That said, the balance of a number of important power/economic relationships are very likely to change in the near future, and any one of them could have a cascade effect that would trigger some or all of the others.

For example:

* Currently, U.S. consumerism is the single largest force in international trade. And U.S. debt currently soaks up 70 percent of the currency surpluses of all other nations combined. How will the world economic system change when the U.S. can no longer afford to buy stuff (and also probably loses its grip on the World Bank, the IMF, and other controlling institutions). Will export industries collapse worldwide? Will unemployed Chinese revolt? Will the dollar lose its place as the leading currency and be devalued to half its current level? These things are possible.

* We are at the very twilight of cheap oil. What effect will, say, $5/gallon gas have on the economy. $3/gallon gas is already shrinking the pocketbooks of the working class, driving more people onto public transit, and causing people to drive less. Some people are changing their driving habits, even their jobs, to drive less. What happens to all the new, far-flung exurbs when it costs $30/day to make a 100-mile round-trip commute in giant SUVs? Will the exurbs empty out whle everybody heads back to the core metro areas? Will telecommuting take off bigtime? Will somebody actually try to make public transit work? I'm not even touching heating oil...
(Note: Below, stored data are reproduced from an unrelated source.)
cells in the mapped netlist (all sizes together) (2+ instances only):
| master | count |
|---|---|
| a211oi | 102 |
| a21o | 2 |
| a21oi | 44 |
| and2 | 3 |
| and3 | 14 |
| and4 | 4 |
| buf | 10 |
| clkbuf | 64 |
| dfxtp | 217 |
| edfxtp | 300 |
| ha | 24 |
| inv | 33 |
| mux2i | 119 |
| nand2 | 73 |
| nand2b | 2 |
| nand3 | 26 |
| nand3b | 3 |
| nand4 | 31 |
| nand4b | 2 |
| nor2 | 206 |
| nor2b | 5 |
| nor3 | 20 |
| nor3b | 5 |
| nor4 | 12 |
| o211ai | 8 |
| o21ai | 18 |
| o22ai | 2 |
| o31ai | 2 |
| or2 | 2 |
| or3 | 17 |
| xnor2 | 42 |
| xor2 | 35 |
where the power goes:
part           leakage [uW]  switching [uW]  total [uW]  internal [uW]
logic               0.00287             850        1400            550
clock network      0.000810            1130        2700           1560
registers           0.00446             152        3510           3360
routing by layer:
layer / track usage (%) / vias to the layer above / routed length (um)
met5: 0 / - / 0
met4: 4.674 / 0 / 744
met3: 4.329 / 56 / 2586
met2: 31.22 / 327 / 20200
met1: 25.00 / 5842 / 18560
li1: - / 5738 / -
--- config.mk ---
export PLATFORM = sky130hd
export DESIGN_NAME = xmodem_crc_receiver
export DESIGN_NICKNAME = d
export VERILOG_FILES = /design/src/hdl/xcrc_pkg.sv /design/src/hdl/xcrc_core.sv /design/src/hdl/xcrc_rq.sv /design/src/hdl/xmodem_crc_receiver.sv
export SDC_FILE = /design/constraint.sdc
export NUM_CORES = 1
export LEC_CHECK = 0
export ABC_CLOCK_PERIOD_IN_PS = 17300
export CAP_MARGIN = 20
export CORE_ASPECT_RATIO = 0.9
export CORE_UTILIZATION = 40
export DETAILED_ROUTE_END_ITERATION = 10
export DONT_BUFFER_PORTS = 1
export HOLD_SLACK_MARGIN = 0.06
export PLACE_DENSITY = 0.63
export SLEW_MARGIN = 15
export SYNTH_ARGS = -nofsm -noshare
export SYNTH_HDL_FRONTEND = slang
export SYNTH_SLANG_ARGS = --single-unit
--- constraint.sdc ---
create_clock -name clk -period 17.3 [get_ports clk]
set_clock_uncertainty 0.05 [all_clocks]
set_input_delay 0.865 -clock clk [delete_from_list [all_inputs] [get_ports clk]]
set_output_delay 0.865 -clock clk [all_outputs]
set_load 0.01 [all_outputs]
--- src/hdl/xcrc_pkg.sv ---
// shared types, protocol constants and helper functions for the xmodem crc receiver
package xcrc_pkg;

  localparam int BUFFER_BYTES_DEF = 65536;

  // result queue
  localparam int RQ_DEPTH = 8;
  localparam int RQ_AW    = $clog2(RQ_DEPTH);
  localparam int RQ_CW    = $clog2(RQ_DEPTH + 1);
  localparam int MAX_RES  = 3;

  // link characters
  localparam logic [7:0] CH_SOH = 8'h01;
  localparam logic [7:0] CH_STX = 8'h02;
  localparam logic [7:0] CH_EOT = 8'h04;
  localparam logic [7:0] CH_ACK = 8'h06;
  localparam logic [7:0] CH_NAK = 8'h15;
  localparam logic [7:0] CH_CAN = 8'h18;
  localparam logic [7:0] CH_C   = 8'h43;

  localparam logic [15:0] CRC_POLY = 16'h1021;

  // input kinds
  localparam logic [1:0] IK_BYTE  = 2'd0;
  localparam logic [1:0] IK_TICK  = 2'd1;
  localparam logic [1:0] IK_START = 2'd2;

  // result kinds
  localparam logic [1:0] RK_TX     = 2'd0;
  localparam logic [1:0] RK_WRITE  = 2'd1;
  localparam logic [1:0] RK_FINISH = 2'd2;

  // session status codes
  localparam logic [2:0] ST_OK       = 3'd0;
  localparam logic [2:0] ST_TIMEOUT  = 3'd1;
  localparam logic [2:0] ST_CANCEL   = 3'd2;
  localparam logic [2:0] ST_RETRIES  = 3'd3;
  localparam logic [2:0] ST_SEQ_ERR  = 3'd4;
  localparam logic [2:0] ST_OVERFLOW = 3'd5;

  // configuration register indexes
  localparam logic [1:0] CFG_CAPACITY   = 2'd0;
  localparam logic [1:0] CFG_BYTE_TO    = 2'd1;
  localparam logic [1:0] CFG_CANCEL_TO  = 2'd2;
  localparam logic [1:0] CFG_MAX_RETRY  = 2'd3;

  typedef enum logic [1:0] {
    PH_IDLE,
    PH_HEADER,
    PH_CANCEL,
    PH_PACKET
  } phase_t;

  typedef struct packed {
    logic [1:0] kind;
    logic [7:0] rx_byte;
  } in_item_t;

  typedef struct packed {
    logic [1:0]  result_kind;
    logic [7:0]  tx_byte;
    logic [15:0] write_addr;
    logic [7:0]  write_data;
    logic [2:0]  status;
    logic [16:0] length;
    logic        last;
  } out_item_t;

  typedef struct packed {
    logic [16:0] buffer_capacity;
    logic [15:0] byte_timeout_ticks;
    logic [15:0] cancel_timeout_ticks;
    logic [7:0]  max_retries;
  } cfg_t;

  function automatic logic [15:0] crc_byte(input logic [15:0] crc_in, input logic [7:0] b);
    logic [15:0] c;
    c = crc_in ^ {b, 8'h00};
    for (int j = 0; j < 8; j++) begin
      c = c[15] ? ({c[14:0], 1'b0} ^ CRC_POLY) : {c[14:0], 1'b0};
    end
    return c;
  endfunction

  function automatic out_item_t mk_tx(input logic [7:0] b);
    out_item_t r;
    r = '0;
    r.result_kind = RK_TX;
    r.tx_byte = b;
    return r;
  endfunction

  function automatic out_item_t mk_write(input logic [15:0] addr, input logic [7:0] data);
    out_item_t r;
    r = '0;
    r.result_kind = RK_WRITE;
    r.write_addr = addr;
    r.write_data = data;
    return r;
  endfunction

  function automatic out_item_t mk_finish(input logic [2:0] st, input logic [16:0] len);
    out_item_t r;
    r = '0;
    r.result_kind = RK_FINISH;
    r.status = st;
    r.length = len;
    return r;
  endfunction

endpackage

--- src/hdl/xcrc_core.sv ---
// receiver protocol state and per-transfer result generation
module xcrc_core
  import xcrc_pkg::*;
#(
  parameter int BUFFER_BYTES = BUFFER_BYTES_DEF
) (
  input  logic                 clk,
  input  logic                 rst_n,
  input  logic                 proc,
  input  in_item_t             item,
  input  cfg_t                 cfg,
  output logic [1:0]           res_cnt,
  output out_item_t [MAX_RES-1:0] res
);

  localparam logic [31:0] BUF_LIM = 32'(BUFFER_BYTES);

  phase_t      phase_r, phase_nxt;
  logic        started_r, started_nxt;
  logic [7:0]  retry_r, retry_nxt;
  logic [15:0] idle_r, idle_nxt;
  logic [7:0]  exp_seq_r, exp_seq_nxt;
  logic [16:0] committed_r, committed_nxt;
  logic        long_r, long_nxt;
  logic [10:0] pidx_r, pidx_nxt;
  logic [7:0]  seq_r, seq_nxt;
  logic [7:0]  inv_r, inv_nxt;
  logic [15:0] crc_r, crc_nxt;
  logic [7:0]  crc_hi_r, crc_hi_nxt;

  logic [16:0] cap;
  assign cap = ({15'd0, cfg.buffer_capacity} > BUF_LIM) ? BUF_LIM[16:0] : cfg.buffer_capacity;

  always_comb begin
    logic [1:0]  n;
    logic [8:0]  retry_inc;
    logic        retry_over;
    logic [15:0] lim;
    logic [15:0] idle_inc;
    logic [10:0] blk;
    logic [17:0] addr_full;
    logic [16:0] room;
    logic [16:0] take;
    logic [16:0] new_len;
    logic [7:0]  b;

    n = '0;
    res = '0;
    b = item.rx_byte;
    phase_nxt = phase_r;
    started_nxt = started_r;
    retry_nxt = retry_r;
    idle_nxt = idle_r;
    exp_seq_nxt = exp_seq_r;
    committed_nxt = committed_r;
    long_nxt = long_r;
    pidx_nxt = pidx_r;
    seq_nxt = seq_r;
    inv_nxt = inv_r;
    crc_nxt = crc_r;
    crc_hi_nxt = crc_hi_r;

    retry_inc = {1'b0, retry_r} + 9'd1;
    retry_over = retry_inc > {1'b0, cfg.max_retries};
    lim = (phase_r == PH_CANCEL) ? cfg.cancel_timeout_ticks : cfg.byte_timeout_ticks;
    idle_inc = (idle_r != 16'hFFFF) ? idle_r + 16'd1 : idle_r;
    blk = long_r ? 11'd1024 : 11'd128;
    addr_full = {1'b0, committed_r} + 18'(pidx_r - 11'd2);
    room = (committed_r < cap) ? cap - committed_r : 17'd0;
    take = (17'(blk) < room) ? 17'(blk) : room;
    new_len = committed_r + take;

    if (proc) begin
      case (item.kind)
        IK_START: begin
          started_nxt = 1'b0;
          retry_nxt = '0;
          exp_seq_nxt = 8'd1;
          committed_nxt = '0;
          pidx_nxt = '0;
          crc_nxt = '0;
          phase_nxt = PH_HEADER;
          idle_nxt = '0;
          res[n] = mk_tx(CH_C);
          n = n + 2'd1;
        end
        IK_TICK: begin
          if (phase_r != PH_IDLE) begin
            idle_nxt = idle_inc;
            if (idle_inc >= lim) begin
              idle_nxt = '0;
              case (phase_r)
                PH_HEADER: begin
                  if (retry_over) begin
                    phase_nxt = PH_IDLE;
                    res[n] = mk_finish(ST_TIMEOUT, committed_r);
                    n = n + 2'd1;
                  end else begin
                    retry_nxt = retry_inc[7:0];
                    if (!started_r) begin
                      res[n] = mk_tx(CH_C);
                      n = n + 2'd1;
                    end
                  end
                end
                PH_CANCEL: begin
                  phase_nxt = PH_HEADER;
                  if (!started_r) begin
                    res[n] = mk_tx(CH_C);
                    n = n + 2'd1;
                  end
                end
                default: begin
                  res[n] = mk_tx(CH_NAK);
                  n = n + 2'd1;
                  phase_nxt = PH_HEADER;
                  if (retry_over) begin
                    phase_nxt = PH_IDLE;
                    res[n] = mk_finish(ST_RETRIES, committed_r);
                    n = n + 2'd1;
                  end else begin
                    retry_nxt = retry_inc[7:0];
                  end
                end
              endcase
            end
          end
        end
        IK_BYTE: begin
          case (phase_r)
            PH_HEADER: begin
              idle_nxt = '0;
              if (b == CH_EOT) begin
                res[n] = mk_tx(CH_ACK);
                n = n + 2'd1;
                phase_nxt = PH_IDLE;
                res[n] = mk_finish(ST_OK, committed_r);
                n = n + 2'd1;
              end else if (b == CH_CAN) begin
                phase_nxt = PH_CANCEL;
              end else if (b == CH_SOH || b == CH_STX) begin
                started_nxt = 1'b1;
                long_nxt = (b == CH_STX);
                pidx_nxt = '0;
                crc_nxt = '0;
                phase_nxt = PH_PACKET;
              end else if (!started_r) begin
                res[n] = mk_tx(CH_C);
                n = n + 2'd1;
              end
            end
            PH_CANCEL: begin
              if (b == CH_CAN) begin
                phase_nxt = PH_IDLE;
                res[n] = mk_finish(ST_CANCEL, committed_r);
                n = n + 2'd1;
              end else begin
                phase_nxt = PH_HEADER;
                idle_nxt = '0;
                if (!started_r) begin
                  res[n] = mk_tx(CH_C);
                  n = n + 2'd1;
                end
              end
            end
            PH_PACKET: begin
              idle_nxt = '0;
              if (pidx_r == 11'd0) begin
                seq_nxt = b;
              end else if (pidx_r == 11'd1) begin
                inv_nxt = b;
              end else if (pidx_r < blk + 11'd2) begin
                crc_nxt = crc_byte(crc_r, b);
                if (addr_full < {1'b0, cap}) begin
                  res[n] = mk_write(addr_full[15:0], b);
                  n = n + 2'd1;
                end
              end else if (pidx_r == blk + 11'd2) begin
                crc_hi_nxt = b;
              end
              if (pidx_r >= blk + 11'd3) begin
                // block complete: check it and answer with ACK, NAK or CAN
                phase_nxt = PH_HEADER;
                if (({1'b0, seq_r} + {1'b0, inv_r}) != 9'h0FF) begin
                  res[n] = mk_tx(CH_NAK);
                  n = n + 2'd1;
                end else if ({crc_hi_r, b} != crc_r) begin
                  res[n] = mk_tx(CH_NAK);
                  n = n + 2'd1;
                end else if (seq_r != exp_seq_r) begin
                  if (seq_r == exp_seq_r - 8'd1) begin
                    res[n] = mk_tx(CH_ACK);
                    n = n + 2'd1;
                  end else begin
                    res[n] = mk_tx(CH_CAN);
                    n = n + 2'd1;
                    res[n] = mk_tx(CH_CAN);
                    n = n + 2'd1;
                    phase_nxt = PH_IDLE;
                    res[n] = mk_finish(ST_SEQ_ERR, committed_r);
                    n = n + 2'd1;
                  end
                end else begin
                  committed_nxt = new_len;
                  exp_seq_nxt = exp_seq_r + 8'd1;
                  retry_nxt = '0;
                  res[n] = mk_tx(CH_ACK);
                  n = n + 2'd1;
                  if (new_len >= cap) begin
                    phase_nxt = PH_IDLE;
                    res[n] = mk_finish(ST_OVERFLOW, new_len);
                    n = n + 2'd1;
                  end
                end
              end else begin
                pidx_nxt = pidx_r + 11'd1;
              end
            end
            default: begin
            end
          endcase
        end
        default: begin
        end
      endcase
    end

    if (n != 2'd0) begin
      res[n - 2'd1].last = 1'b1;
    end
    res_cnt = n;
  end

  always_ff @(posedge clk) begin
    if (!rst_n) begin
      phase_r     <= PH_IDLE;
      started_r   <= 1'b0;
      retry_r     <= '0;
      idle_r      <= '0;
      exp_seq_r   <= 8'd1;
      committed_r <= '0;
      long_r      <= 1'b0;
      pidx_r      <= '0;
      seq_r       <= '0;
      inv_r       <= '0;
      crc_r       <= '0;
      crc_hi_r    <= '0;
    end else begin
      phase_r     <= phase_nxt;
      started_r   <= started_nxt;
      retry_r     <= retry_nxt;
      idle_r      <= idle_nxt;
      exp_seq_r   <= exp_seq_nxt;
      committed_r <= committed_nxt;
      long_r      <= long_nxt;
      pidx_r      <= pidx_nxt;
      seq_r       <= seq_nxt;
      inv_r       <= inv_nxt;
      crc_r       <= crc_nxt;
      crc_hi_r    <= crc_hi_nxt;
    end
  end

endmodule

--- src/hdl/xcrc_rq.sv ---
// result queue: takes up to three results a cycle, hands out one per transfer
module xcrc_rq
  import xcrc_pkg::*;
(
  input  logic                    clk,
  input  logic                    rst_n,
  input  logic [1:0]              push_cnt,
  input  out_item_t [MAX_RES-1:0] push_item,
  output logic                    room,
  output logic                    out_valid,
  input  logic                    out_stall,
  output out_item_t               out_item
);

  out_item_t        mem_r [RQ_DEPTH];
  logic [RQ_AW-1:0] wr_ptr_r, rd_ptr_r;
  logic [RQ_CW-1:0] count_r;
  logic             pop;

  assign out_valid = (count_r != '0);
  assign out_item  = mem_r[rd_ptr_r];
  assign pop       = out_valid && !out_stall;
  // space for the worst case of one item, not counting this cycle's pop
  assign room      = (count_r <= RQ_CW'(RQ_DEPTH - MAX_RES));

  always_ff @(posedge clk) begin
    for (int k = 0; k < MAX_RES; k++) begin
      if (k < int'(push_cnt)) begin
        mem_r[RQ_AW'(wr_ptr_r + RQ_AW'(k))] <= push_item[k];
      end
    end
  end

  always_ff @(posedge clk) begin
    if (!rst_n) begin
      wr_ptr_r <= '0;
      rd_ptr_r <= '0;
      count_r  <= '0;
    end else begin
      wr_ptr_r <= wr_ptr_r + RQ_AW'(push_cnt);
      if (pop) begin
        rd_ptr_r <= rd_ptr_r + 1'b1;
      end
      count_r <= count_r + RQ_CW'(push_cnt) - RQ_CW'(pop);
    end
  end

endmodule

--- src/hdl/xmodem_crc_receiver.sv ---
// top level of the xmodem crc receiver: input stage, config registers, core and result queue
//
// channel   direction  handshake             payload
// in_       input      in_valid / in_stall   in_item_t  (kind, rx_byte)
// out_      output     out_valid / out_stall out_item_t (one result per transfer)
// cfg_      input      cfg_we                cfg_index, cfg_wdata
//
// one input transfer per cycle while in_stall is low; a taken item waits in the staging register
// and is worked once the queue has room; its results are queued and handed out one per output transfer.
// up to three results per item go into an eight-entry result queue; the input stalls while an item
// is staged and the queue has fewer than three free entries.
// reset clears the session state and loads the default register values.
module xmodem_crc_receiver
  import xcrc_pkg::*;
#(
  parameter int BUFFER_BYTES = BUFFER_BYTES_DEF
) (
  input  logic        clk,
  input  logic        rst_n,
  input  logic        in_valid,
  output logic        in_stall,
  input  in_item_t    in_item,
  output logic        out_valid,
  input  logic        out_stall,
  output out_item_t   out_item,
  input  logic        cfg_we,
  input  logic [1:0]  cfg_index,
  input  logic [16:0] cfg_wdata
);

  cfg_t                    cfg_r;
  in_item_t                stg_item_r;
  logic                    stg_valid_r;
  logic                    room;
  logic                    proc;
  logic [1:0]              res_cnt;
  out_item_t [MAX_RES-1:0] res;

  assign proc     = stg_valid_r && room;
  assign in_stall = stg_valid_r && !room;

  always_ff @(posedge clk) begin
    if (!rst_n) begin
      cfg_r.buffer_capacity      <= 17'd65536;
      cfg_r.byte_timeout_ticks   <= 16'd1000;
      cfg_r.cancel_timeout_ticks <= 16'd500;
      cfg_r.max_retries          <= 8'd10;
    end else if (cfg_we) begin
      case (cfg_index)
        CFG_CAPACITY:  cfg_r.buffer_capacity      <= cfg_wdata;
        CFG_BYTE_TO:   cfg_r.byte_timeout_ticks   <= cfg_wdata[15:0];
        CFG_CANCEL_TO: cfg_r.cancel_timeout_ticks <= cfg_wdata[15:0];
        CFG_MAX_RETRY: cfg_r.max_retries          <= cfg_wdata[7:0];
        default: begin
        end
      endcase
    end
  end

  always_ff @(posedge clk) begin
    if (!rst_n) begin
      stg_valid_r <= 1'b0;
    end else if (in_valid && !in_stall) begin
      stg_valid_r <= 1'b1;
    end else if (proc) begin
      stg_valid_r <= 1'b0;
    end
  end

  always_ff @(posedge clk) begin
    if (in_valid && !in_stall) begin
      stg_item_r <= in_item;
    end
  end

  xcrc_core #(
    .BUFFER_BYTES(BUFFER_BYTES)
  ) u_core (
    .clk    (clk),
    .rst_n  (rst_n),
    .proc   (proc),
    .item   (stg_item_r),
    .cfg    (cfg_r),
    .res_cnt(res_cnt),
    .res    (res)
  );

  xcrc_rq u_rq (
    .clk      (clk),
    .rst_n    (rst_n),
    .push_cnt (res_cnt),
    .push_item(res),
    .room     (room),
    .out_valid(out_valid),
    .out_stall(out_stall),
    .out_item (out_item)
  );

endmodule
==> flow_metrics.py <==
metrics = {
    "run_status": {
        "status": "finished clean",
    },
    "power_and_ir_drop": {
        "seq_power_share_pct": 43.0,
        "p_sw_mw": 1.01,
        "power_mw": 3.74,
        "irDropWorstVdd_v": 0.0000781,
        "p_leak_nw": 14.8,
        "p_clk_share_pct": 42.2,
        "power.density_nw_per_um2": 92.8,
        "p_comb_share_pct": 14.9,
        "p_int_mw": 2.74,
        "sw_frac_of_total_pct": 26.9,
    },
    "clocking": {
        "post_cts_buffers": 0,
        "cts.sinks": 609,
        "clock_latency_ns": 0.66,
        "htree_levels": 3,
        "holdBufCountCts": 0,
        "cts_made_buffers": 71,
        "clk_pin_slew_worst_paths_ns": 0.06,
        "postCtsResizedCells": 0,
        "cts-root-buf": "clkbuf_16",
        "cts_buffer_depth": 3,
        "cts_tree": "yes",
    },
    "global_route": {
        "grtUsageTotal_pct": 24.4,
        "grt_pass1_vias": 26100,
        "antenna_found_initial": 2,
        "grt_start_max_net_pins": 160,
        "grt_pass1_wl_mm": 171,
        "grt-ovfl-total": 0,
    },
    "synth": {
        "ys_seq_elements": 609,
        "syn_avg_cell_area_um2": 10.4,
        "syn_inst": 3525,
        "synth.top_cell.area_share_pct": 35.6,
        "synth-seq-area-share_pct": 45.1,
        "synth_area_um2": 36600,
        "synth_flop_cell": "edfxtp_1",
        "synth_edf_count": 434,
        "synth_area_leader_cell": "edfxtp_1",
        "yosys_warnings": 0,
        "synth_cell_types": 103,
        "synth_area_leaders": "edfxtp_1 (36%), dfxtp_1 (9.6%), mux4_2 (6.5%), mux2i_1 (5.5%), ha_1 (5.1%)",
        "synthArstFlopShare_pct": 0,
    },
    "worst_setup_path": {
        "cp_common_cell": "ha_1",
        "arrival_ns": 12.91,
        "cp_max_fo": 40,
        "start_kind": "flop",
        "cp.depth": 44,
        "cp-endpoint": "u_rq.mem_r[2][30]$_SDFFCE_PP0P_",
        "r2r-end": "u_rq.mem_r[2][30]$_SDFFCE_PP0P_",
        "critPathRequiredTime_ns": 17.52,
        "max_stage_delay_ns": 0.79,
        "path_buf_inv": 6,
        "r2r-start": "cfg_r[56]$_SDFFE_PN1P_",
        "reg2reg_depth": 44,
        "r2r_slack_ns": 4.61,
        "crit_slowest_cell": "or3_1",
        "critical-path-top-delay-family": "compound AO/OA/AOI/OAI gates",
        "worstSetupEndpointType": "flop",
        "worstSetupPathType": "flop to flop",
        "startpoint": "cfg_r[56]$_SDFFE_PN1P_",
    },
    "place": {
        "gp_congestion": 1.01,
        "dp_hpwl_mm": 79.5,
        "placed_area_um2": 37800,
        "post-place-cells": 4592,
        "io_buffers": 0,
    },
    "worst_hold_path": {
        "hold_path.class": "primary input to flop",
        "hp-start": "rst_n",
    },
    "timing": {
        "worst_hold_slack_ns": 0.273,
        "hold_viol_final": 0,
        "setup_violations": 0,
        "rsz0062_at_grt": "no",
        "fin_setup_tns_ns": 0,
        "finalWorstPathRequiredPeriod_ns": 12.69,
        "finalCritPeriodShare_pct": 73.3,
        "worstMarginPinSlew_ns": 1.28,
        "max_freq_mhz": 78.8,
        "maxSlewHeadroom_pct": 14.3,
        "report.final.slew_viol_count": 0,
    },
    "route": {
        "wl_per_cell_um": 24.2,
        "viasPerCell": 5.92,
        "firstDrtPassIters": 8,
        "vias": 28000,
        "wl_mm": 115,
        "drc": 0,
        "drt_iter0_markers": 3319,
        "antenna_left": 0,
    },
    "layout": {
        "area_growth_pct": 10.1,
        "final_area_um2": 40300,
        "nNetsFinal": 3643,
        "fin_cells": 4729,
        "final_cell_mix": "nor2_1 (454), edfxtp_1 (434), nand2_1 (341)",
        "fill_cells": 8465,
        "seq_area_um2": 16500,
        "diodes": 0,
        "final_common_cell": "nor2_1",
        "drive_gt1_share_pct": 12.3,
        "multi_input_area_um2": 18900,
    },
    "floorplan": {
        "core_area_um2": 90000,
        "dieArea_um2": 92800,
        "ioPinCount": 91,
        "die_x_um": 321,
        "rows": 104,
        "die_h_um": 289,
        "start_util_pct": 40.7,
    },
    "job": {
        "max_cap_violations": 0,
    },
}
==> state kept, by name, summed over array words and instances, names as in the netlist, named ones only <==
signal	flops
u_core.idle_r	16
u_rq.rd_ptr_r	3
u_core.exp_seq_r	8
u_rq.mem_r	424
u_core.long_r	1
u_core.seq_r	8
u_core.inv_r	8
stg_valid_r	1
u_core.crc_r	16
u_rq.count_r	4
u_rq.wr_ptr_r	3
u_core.started_r	1
u_core.retry_r	8
u_core.phase_r	2
u_core.pidx_r	11
stg_item_r	10
u_core.committed_r	17
cfg_r	57
u_core.crc_hi_r	8
==> cell usage after synthesis, types with 48 or more instances <==
library cell,number
nor2_1,455
edfxtp_1,434
nand2_1,341
mux2i_1,203
a21oi_1,177
dfxtp_1,175
ha_1,150
nand3_1,130
clkbuf_1,126
o21ai_0,117
mux4_2,106
inv_1,93
nor2b_1,87
xnor2_1,87
mux2_2,66
a21boi_0,57
nor3_1,53
xor2_1,48
### src/rtl/wic_cmd_fifo.sv
`timescale 1ns / 1ps
// ----------------------------------------------------------------------------
// wic_cmd_fifo: command queue between front and back
// Short register FIFO that lets the front accept while the back is busy.
// ----------------------------------------------------------------------------
module wic_cmd_fifo (
  input  logic          clk_i,
  input  logic          rst_ni,
  input  logic          push_i,
  input  wic_pkg::cmd_t push_cmd_i,
  output logic          full_o,
  input  logic          pop_i,
  output wic_pkg::cmd_t pop_cmd_o,
  output logic          empty_o
);
  import wic_pkg::*;

  cmd_t                  cmd_q [FIFO_DEPTH];
  logic [FIFO_PTR_W-1:0] wr_ptr_q, rd_ptr_q;
  logic [FIFO_PTR_W:0]   cnt_q;

  assign full_o    = (cnt_q == (FIFO_PTR_W+1)'(FIFO_DEPTH));
  assign empty_o   = (cnt_q == '0);
  assign pop_cmd_o = cmd_q[rd_ptr_q];

  // Store pushed entries
  always_ff @(posedge clk_i) begin
    if (push_i) begin
      cmd_q[wr_ptr_q] <= push_cmd_i;
    end
  end

  // Advance pointers and occupancy
  always_ff @(posedge clk_i or negedge rst_ni) begin
    if (!rst_ni) begin
      wr_ptr_q <= '0;
      rd_ptr_q <= '0;
      cnt_q    <= '0;
    end else begin
      if (push_i) begin
        wr_ptr_q <= wr_ptr_q + 1'b1;
      end
      if (pop_i) begin
        rd_ptr_q <= rd_ptr_q + 1'b1;
      end
      if (push_i && !pop_i) begin
        cnt_q <= cnt_q + 1'b1;
      end else if (pop_i && !push_i) begin
        cnt_q <= cnt_q - 1'b1;
      end
    end
  end

endmodule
* Avian flu. Lordy. It's a wild card, but a nice pandemic could cripple the world economy and send hundreds of millions out of work, aside from all the dying. What happens next?

*Many believe that budget cuts meant to partly cover the growing U.S. deficit have hollowed out the federal government and its ability to cope with unexpected crises. When a national or international crisis comes along and the U.S. fails to cope -- say, outright civil war in Iraq with the Turks storming in to kick Kurdish ass, or the avian flu epidemic we're unprepared for, or more natural disasters -- what _will_ a disillusioned voter class be up for?

That's just a few. And you can see how they interrelate, so that one problem can cascade into other areas and cause more problems. There's health care, growing problems for the middle class, possible stock market crash in the U.S. that could also decimate the 401Ks, plus the increasing fall of old-fashioned pension plans...

You could be looking at a new word order without the U.S. in the middle, and a U.S. that, if made poor enough and angry enough, might be willing to make some radical changes --- I don't necessarily say good, just radical.

I think we're saying goodbye to the post-WWII era once and for all, and the alliances forged there. It's going to be a different world again -- more like Europe 100 years ago with several strong competing powers, but on a world-wide scale. Hopefully not as warlike.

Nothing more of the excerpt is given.